• TASK REQUIREMENTS
Set down exactly the first line of the entries and every line after it, through the line with "localparam logic [2:0] REG_END".

• AVAILABLE DATA

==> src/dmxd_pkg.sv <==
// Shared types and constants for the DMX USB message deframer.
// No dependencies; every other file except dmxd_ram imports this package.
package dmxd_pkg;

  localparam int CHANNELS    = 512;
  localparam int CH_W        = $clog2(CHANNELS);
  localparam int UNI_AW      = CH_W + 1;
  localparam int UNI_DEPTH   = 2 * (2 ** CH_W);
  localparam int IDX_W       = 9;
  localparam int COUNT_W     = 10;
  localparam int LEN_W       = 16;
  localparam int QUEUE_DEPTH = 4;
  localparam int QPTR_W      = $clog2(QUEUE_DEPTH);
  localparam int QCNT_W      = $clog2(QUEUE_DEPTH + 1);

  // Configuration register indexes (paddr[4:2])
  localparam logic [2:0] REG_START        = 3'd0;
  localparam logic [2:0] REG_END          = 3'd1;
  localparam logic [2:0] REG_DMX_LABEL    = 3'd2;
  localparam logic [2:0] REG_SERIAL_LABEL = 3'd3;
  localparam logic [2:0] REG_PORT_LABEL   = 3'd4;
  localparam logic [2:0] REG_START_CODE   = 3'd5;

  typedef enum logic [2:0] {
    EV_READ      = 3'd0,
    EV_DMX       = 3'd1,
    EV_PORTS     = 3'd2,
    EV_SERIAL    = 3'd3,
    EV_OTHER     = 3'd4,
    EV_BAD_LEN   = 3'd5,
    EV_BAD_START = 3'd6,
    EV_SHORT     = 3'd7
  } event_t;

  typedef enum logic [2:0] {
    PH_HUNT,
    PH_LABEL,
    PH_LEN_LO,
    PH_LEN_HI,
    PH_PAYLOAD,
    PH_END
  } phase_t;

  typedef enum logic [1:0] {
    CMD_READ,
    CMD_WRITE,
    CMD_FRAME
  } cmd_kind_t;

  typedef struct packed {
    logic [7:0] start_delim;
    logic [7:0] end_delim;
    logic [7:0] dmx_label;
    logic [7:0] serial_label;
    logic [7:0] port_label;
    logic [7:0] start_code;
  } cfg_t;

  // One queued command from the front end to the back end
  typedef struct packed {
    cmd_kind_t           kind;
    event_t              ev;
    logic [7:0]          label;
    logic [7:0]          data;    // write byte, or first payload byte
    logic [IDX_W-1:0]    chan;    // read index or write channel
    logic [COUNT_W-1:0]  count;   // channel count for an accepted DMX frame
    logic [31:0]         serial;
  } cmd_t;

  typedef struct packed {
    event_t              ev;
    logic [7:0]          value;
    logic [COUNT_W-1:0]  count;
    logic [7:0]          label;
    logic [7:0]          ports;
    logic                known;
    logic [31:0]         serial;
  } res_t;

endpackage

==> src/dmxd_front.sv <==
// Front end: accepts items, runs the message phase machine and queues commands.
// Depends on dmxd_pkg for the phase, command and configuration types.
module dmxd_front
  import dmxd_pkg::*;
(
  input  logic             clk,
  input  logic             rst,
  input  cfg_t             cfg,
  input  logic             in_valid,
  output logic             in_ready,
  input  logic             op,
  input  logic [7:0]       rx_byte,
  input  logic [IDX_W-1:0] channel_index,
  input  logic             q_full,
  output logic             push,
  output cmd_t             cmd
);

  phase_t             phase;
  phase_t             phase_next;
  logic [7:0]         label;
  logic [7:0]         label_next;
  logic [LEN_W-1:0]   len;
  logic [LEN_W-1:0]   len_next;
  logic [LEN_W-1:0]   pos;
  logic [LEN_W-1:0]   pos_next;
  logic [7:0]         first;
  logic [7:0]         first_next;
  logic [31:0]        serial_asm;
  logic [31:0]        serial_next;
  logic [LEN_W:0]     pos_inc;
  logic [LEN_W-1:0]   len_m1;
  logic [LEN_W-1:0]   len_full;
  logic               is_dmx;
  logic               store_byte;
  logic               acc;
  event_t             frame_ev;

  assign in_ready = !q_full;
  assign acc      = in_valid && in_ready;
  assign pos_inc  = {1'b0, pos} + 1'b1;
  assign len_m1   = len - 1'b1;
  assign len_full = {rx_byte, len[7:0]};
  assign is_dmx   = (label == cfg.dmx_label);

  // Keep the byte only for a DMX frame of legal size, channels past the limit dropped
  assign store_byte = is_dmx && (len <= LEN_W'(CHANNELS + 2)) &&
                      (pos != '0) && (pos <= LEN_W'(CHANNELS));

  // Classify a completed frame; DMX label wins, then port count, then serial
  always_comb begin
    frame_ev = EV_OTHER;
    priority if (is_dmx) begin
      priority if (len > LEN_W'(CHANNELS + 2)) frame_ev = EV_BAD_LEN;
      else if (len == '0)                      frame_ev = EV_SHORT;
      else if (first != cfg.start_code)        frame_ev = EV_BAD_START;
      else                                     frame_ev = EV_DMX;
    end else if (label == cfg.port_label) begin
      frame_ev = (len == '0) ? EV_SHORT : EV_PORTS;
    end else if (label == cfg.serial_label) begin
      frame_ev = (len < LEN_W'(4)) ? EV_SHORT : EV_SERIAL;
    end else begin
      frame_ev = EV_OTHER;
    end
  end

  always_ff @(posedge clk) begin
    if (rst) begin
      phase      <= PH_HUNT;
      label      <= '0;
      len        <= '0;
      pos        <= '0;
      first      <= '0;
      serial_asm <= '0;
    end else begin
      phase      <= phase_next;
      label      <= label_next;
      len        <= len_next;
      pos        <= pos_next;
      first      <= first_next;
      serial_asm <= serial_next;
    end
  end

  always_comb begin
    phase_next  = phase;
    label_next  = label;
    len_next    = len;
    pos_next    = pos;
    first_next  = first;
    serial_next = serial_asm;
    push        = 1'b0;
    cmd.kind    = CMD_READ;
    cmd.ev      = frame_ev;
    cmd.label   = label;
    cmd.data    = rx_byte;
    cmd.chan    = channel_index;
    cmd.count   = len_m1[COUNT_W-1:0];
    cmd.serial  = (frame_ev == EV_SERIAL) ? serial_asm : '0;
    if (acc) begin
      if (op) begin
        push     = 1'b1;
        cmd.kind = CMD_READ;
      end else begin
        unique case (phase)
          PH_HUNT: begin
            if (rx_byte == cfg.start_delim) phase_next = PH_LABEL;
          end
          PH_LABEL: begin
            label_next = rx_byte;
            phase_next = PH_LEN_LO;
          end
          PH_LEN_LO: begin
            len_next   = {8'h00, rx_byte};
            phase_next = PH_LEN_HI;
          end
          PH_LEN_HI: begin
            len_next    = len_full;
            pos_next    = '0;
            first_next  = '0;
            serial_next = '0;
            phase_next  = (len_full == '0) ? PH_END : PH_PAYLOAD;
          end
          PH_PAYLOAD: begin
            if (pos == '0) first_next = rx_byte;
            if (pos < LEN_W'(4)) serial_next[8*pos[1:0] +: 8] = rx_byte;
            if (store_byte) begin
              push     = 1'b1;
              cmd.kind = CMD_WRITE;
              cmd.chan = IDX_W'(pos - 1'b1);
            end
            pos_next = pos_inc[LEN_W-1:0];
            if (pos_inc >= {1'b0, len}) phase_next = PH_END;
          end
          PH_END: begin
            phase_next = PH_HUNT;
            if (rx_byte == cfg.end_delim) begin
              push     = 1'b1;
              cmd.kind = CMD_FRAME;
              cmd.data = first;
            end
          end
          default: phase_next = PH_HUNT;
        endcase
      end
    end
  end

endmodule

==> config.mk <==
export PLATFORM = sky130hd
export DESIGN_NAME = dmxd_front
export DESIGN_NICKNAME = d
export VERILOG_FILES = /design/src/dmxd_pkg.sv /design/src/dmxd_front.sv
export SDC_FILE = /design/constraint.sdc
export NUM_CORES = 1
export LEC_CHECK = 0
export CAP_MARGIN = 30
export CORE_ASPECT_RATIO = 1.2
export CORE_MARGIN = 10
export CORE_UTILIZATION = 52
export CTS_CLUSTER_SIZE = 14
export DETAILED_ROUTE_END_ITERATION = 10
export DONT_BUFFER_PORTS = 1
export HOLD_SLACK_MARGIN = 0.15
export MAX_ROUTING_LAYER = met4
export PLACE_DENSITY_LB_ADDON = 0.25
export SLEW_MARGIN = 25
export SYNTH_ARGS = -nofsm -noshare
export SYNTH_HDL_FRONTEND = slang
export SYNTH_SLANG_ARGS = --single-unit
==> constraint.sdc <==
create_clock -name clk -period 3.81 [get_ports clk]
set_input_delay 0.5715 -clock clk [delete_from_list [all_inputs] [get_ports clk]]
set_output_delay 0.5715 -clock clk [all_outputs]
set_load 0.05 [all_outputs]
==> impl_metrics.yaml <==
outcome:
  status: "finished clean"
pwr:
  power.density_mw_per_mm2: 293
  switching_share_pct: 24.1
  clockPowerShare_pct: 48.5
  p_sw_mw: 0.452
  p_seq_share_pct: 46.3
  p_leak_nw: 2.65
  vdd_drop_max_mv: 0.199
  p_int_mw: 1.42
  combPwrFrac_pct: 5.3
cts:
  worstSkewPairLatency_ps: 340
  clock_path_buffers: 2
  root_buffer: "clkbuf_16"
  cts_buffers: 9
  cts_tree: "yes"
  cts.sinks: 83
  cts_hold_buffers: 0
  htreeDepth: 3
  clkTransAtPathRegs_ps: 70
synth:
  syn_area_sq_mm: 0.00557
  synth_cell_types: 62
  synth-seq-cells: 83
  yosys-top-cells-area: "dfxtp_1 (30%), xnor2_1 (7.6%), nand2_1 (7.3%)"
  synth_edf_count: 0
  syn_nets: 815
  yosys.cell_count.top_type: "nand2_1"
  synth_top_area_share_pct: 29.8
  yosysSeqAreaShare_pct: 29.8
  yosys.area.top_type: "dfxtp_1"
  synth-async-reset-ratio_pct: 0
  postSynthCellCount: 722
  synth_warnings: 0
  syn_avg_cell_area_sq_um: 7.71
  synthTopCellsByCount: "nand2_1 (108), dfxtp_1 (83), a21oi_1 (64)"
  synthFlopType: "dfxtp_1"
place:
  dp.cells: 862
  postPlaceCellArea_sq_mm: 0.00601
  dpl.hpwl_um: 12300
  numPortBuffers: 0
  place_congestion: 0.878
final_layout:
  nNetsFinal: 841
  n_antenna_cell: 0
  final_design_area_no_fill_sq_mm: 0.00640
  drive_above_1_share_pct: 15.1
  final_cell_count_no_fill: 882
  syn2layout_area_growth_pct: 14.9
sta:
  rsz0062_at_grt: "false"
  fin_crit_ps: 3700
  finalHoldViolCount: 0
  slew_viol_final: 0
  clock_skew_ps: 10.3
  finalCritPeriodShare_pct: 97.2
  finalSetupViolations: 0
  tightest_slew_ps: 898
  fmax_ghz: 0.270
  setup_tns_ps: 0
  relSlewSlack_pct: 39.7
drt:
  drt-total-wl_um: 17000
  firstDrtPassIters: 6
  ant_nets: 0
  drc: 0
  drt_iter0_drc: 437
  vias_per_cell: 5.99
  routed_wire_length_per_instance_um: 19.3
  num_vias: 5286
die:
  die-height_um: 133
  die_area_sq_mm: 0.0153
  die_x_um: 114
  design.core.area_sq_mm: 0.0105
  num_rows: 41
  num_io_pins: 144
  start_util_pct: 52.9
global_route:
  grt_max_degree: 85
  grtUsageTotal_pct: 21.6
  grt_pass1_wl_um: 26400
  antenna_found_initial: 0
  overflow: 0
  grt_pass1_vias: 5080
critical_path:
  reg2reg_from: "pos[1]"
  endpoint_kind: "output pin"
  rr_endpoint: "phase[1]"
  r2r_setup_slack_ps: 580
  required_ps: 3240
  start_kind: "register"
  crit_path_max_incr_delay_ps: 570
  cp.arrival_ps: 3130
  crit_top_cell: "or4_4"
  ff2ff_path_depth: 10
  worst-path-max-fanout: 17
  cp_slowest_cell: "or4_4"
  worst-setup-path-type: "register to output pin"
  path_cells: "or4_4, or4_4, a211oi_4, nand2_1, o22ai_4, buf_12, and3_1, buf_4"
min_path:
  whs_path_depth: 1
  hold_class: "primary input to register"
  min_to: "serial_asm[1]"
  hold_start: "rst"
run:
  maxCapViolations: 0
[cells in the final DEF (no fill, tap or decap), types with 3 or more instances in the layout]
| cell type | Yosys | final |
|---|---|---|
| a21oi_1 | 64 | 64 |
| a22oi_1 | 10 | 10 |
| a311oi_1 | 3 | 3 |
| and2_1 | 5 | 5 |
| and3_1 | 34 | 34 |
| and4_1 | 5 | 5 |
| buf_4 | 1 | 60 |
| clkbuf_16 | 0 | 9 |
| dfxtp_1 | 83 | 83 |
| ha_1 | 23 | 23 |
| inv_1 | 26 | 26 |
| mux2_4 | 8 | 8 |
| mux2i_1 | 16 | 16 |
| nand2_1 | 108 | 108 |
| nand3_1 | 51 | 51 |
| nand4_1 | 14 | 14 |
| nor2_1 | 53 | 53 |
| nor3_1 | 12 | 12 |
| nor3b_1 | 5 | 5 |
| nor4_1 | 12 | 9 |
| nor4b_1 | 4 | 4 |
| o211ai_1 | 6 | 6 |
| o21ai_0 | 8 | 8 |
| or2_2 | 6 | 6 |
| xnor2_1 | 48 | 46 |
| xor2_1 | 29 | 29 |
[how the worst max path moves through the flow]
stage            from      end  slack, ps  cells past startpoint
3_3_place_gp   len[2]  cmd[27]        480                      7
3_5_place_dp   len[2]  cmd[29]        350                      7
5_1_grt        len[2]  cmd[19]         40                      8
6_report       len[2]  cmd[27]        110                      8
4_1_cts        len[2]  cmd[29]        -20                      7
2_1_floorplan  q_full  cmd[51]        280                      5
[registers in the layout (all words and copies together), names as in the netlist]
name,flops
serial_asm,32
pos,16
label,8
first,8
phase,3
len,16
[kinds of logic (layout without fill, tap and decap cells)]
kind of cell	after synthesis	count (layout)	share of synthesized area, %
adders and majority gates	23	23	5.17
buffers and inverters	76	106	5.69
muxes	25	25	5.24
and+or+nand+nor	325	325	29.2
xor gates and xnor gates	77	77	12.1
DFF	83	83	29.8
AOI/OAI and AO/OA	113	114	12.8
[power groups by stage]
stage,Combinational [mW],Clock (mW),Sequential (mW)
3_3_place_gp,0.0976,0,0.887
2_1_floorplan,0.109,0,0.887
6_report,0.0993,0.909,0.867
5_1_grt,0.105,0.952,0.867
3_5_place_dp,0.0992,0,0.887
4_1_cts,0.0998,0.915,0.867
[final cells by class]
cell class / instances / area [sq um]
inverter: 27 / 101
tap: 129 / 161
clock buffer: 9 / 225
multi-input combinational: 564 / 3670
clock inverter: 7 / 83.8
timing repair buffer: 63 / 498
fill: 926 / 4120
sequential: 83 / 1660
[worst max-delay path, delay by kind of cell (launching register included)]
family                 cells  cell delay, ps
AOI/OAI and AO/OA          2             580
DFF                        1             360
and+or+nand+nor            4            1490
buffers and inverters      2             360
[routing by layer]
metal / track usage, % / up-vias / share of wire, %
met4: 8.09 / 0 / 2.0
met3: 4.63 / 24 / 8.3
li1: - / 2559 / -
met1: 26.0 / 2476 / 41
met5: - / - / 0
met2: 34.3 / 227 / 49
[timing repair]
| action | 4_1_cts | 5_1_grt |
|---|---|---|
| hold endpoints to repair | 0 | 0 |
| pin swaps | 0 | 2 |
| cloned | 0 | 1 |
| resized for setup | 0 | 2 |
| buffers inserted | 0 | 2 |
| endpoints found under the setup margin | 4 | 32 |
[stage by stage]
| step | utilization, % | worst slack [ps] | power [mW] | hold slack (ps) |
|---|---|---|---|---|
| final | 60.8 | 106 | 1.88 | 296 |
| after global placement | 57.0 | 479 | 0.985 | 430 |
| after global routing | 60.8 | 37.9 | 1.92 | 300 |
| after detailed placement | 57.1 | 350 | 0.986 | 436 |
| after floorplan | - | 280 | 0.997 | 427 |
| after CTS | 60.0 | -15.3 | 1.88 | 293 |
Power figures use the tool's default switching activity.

• SOLUTION FOR THIS EXERCISE
==> src/dmxd_pkg.sv <==
// Shared types and constants for the DMX USB message deframer.
// No dependencies; every other file except dmxd_ram imports this package.
package dmxd_pkg;

  localparam int CHANNELS    = 512;
  localparam int CH_W        = $clog2(CHANNELS);
  localparam int UNI_AW      = CH_W + 1;
  localparam int UNI_DEPTH   = 2 * (2 ** CH_W);
  localparam int IDX_W       = 9;
  localparam int COUNT_W     = 10;
  localparam int LEN_W       = 16;
  localparam int QUEUE_DEPTH = 4;
  localparam int QPTR_W      = $clog2(QUEUE_DEPTH);
  localparam int QCNT_W      = $clog2(QUEUE_DEPTH + 1);

  // Configuration register indexes (paddr[4:2])
  localparam logic [2:0] REG_START        = 3'd0;
  localparam logic [2:0] REG_END          = 3'd1;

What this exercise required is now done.